The second (more carboxyl-terminal) cysteine at each of the active sites of PDI provides yet another choice to be made in the covalent enzyme-substrate complex. Superimposed on the bias toward substrate rearrangements that lead to increasing disulfide stability, the active-site cysteine provides a reductive escape mechanism to extricate the enzyme from slowly rearranging complexes. If scanning by the substrate thiol is too slow, the second active-site cysteine can discharge the substrate by an intramolecular reaction between the two active-site sulfurs (Scheme II, path 2).

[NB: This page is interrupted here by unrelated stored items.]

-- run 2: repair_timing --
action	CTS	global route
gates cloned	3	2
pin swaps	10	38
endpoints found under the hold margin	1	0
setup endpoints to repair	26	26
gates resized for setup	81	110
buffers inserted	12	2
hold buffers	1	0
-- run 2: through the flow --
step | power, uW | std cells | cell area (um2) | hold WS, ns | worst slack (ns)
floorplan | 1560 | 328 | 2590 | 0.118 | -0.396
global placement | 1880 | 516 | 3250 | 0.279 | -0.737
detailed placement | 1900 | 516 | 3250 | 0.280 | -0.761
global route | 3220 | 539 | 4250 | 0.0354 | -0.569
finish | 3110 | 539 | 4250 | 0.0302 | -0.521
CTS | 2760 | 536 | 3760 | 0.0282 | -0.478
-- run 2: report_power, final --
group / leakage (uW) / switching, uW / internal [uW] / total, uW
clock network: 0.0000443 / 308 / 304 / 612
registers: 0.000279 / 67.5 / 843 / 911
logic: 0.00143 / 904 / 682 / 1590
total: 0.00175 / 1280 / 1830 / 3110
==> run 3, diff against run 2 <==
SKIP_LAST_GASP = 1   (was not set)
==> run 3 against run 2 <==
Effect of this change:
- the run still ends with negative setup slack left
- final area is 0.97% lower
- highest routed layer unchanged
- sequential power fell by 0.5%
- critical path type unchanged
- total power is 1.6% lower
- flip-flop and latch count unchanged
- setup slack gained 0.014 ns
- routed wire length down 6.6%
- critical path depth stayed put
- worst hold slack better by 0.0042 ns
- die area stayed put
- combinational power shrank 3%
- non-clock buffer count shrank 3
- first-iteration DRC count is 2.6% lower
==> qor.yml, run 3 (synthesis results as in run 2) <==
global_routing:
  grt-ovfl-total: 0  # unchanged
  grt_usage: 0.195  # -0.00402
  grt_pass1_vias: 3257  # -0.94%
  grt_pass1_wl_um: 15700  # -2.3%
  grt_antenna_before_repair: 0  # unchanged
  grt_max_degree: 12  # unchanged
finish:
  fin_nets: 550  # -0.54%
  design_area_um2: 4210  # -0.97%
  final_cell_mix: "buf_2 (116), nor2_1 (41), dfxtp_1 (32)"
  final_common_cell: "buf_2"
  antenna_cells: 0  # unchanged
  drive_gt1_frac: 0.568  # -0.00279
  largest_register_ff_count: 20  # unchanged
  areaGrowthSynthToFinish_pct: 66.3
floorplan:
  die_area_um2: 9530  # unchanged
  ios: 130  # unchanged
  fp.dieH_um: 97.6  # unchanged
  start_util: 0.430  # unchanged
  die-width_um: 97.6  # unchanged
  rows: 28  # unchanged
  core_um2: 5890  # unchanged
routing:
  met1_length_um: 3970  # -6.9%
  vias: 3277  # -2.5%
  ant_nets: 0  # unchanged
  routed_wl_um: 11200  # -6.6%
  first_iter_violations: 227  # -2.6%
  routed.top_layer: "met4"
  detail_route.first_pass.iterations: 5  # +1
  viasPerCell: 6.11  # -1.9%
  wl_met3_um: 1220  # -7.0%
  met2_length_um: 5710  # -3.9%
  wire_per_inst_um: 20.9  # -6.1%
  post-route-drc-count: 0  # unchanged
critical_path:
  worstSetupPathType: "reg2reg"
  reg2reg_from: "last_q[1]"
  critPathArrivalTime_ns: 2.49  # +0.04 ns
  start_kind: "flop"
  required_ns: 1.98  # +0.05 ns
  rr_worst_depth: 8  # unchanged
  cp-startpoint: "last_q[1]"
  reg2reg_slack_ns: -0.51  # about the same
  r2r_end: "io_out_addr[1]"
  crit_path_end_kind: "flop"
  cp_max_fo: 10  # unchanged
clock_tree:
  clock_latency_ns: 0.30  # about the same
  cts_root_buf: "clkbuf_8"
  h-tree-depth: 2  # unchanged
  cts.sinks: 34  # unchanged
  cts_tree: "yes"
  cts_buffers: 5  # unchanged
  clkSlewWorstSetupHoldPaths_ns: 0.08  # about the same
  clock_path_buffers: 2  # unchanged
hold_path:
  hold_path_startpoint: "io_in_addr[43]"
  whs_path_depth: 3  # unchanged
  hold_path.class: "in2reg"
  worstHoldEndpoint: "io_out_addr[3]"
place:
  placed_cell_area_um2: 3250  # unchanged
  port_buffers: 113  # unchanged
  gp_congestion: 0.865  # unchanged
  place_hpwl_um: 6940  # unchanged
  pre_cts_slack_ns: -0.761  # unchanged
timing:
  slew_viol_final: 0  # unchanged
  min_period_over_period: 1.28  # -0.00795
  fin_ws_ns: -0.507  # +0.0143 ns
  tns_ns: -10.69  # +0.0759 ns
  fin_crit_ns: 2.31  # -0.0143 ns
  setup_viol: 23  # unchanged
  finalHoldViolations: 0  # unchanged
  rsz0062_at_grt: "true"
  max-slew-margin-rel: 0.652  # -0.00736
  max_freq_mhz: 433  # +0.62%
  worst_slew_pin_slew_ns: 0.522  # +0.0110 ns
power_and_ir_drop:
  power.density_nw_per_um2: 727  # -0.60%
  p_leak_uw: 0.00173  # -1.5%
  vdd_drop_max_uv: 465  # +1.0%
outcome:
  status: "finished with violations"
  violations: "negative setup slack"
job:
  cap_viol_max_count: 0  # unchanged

Intramolecular disulfide formation at the active site provides a clock to ensure that the enzyme does not become trapped in slowly rearranging, covalent complexes. The disulfide between glutathione and PDI is displaced by an intramolecular reaction between the two active-site cysteines with a half-time estimated at 20-100 ms (20). Thus, if kinetic scanning by the substrate does not succeed rapidly, wild-type PDI can escape from the complex by discharging the substrate. This escape mechanism provides another advantage; the offending substrate disulfide is reduced, which may make additional rearrangement/reoxidation pathways more accessible. The very low activity that is observed for single-cysteine active sites when intramolecular and intermolecular escape pathways are not available suggests that the dominant pathway for PDI-catalyzed rearrangement of sRNase involves reductive escape and reoxidation of the substrate rather than direct isomerization. The decision among reversal, rearrangement, and escape must be made multiple times, each time a covalent PDI-substrate complex is formed. Multiple cycles of kinetic scanning and reductive escape will ultimately lead to a native disulfide arrangement that is either resistant to the attack of PDI or in which partitioning is always toward reforming the original disulfide (Scheme II, path 3).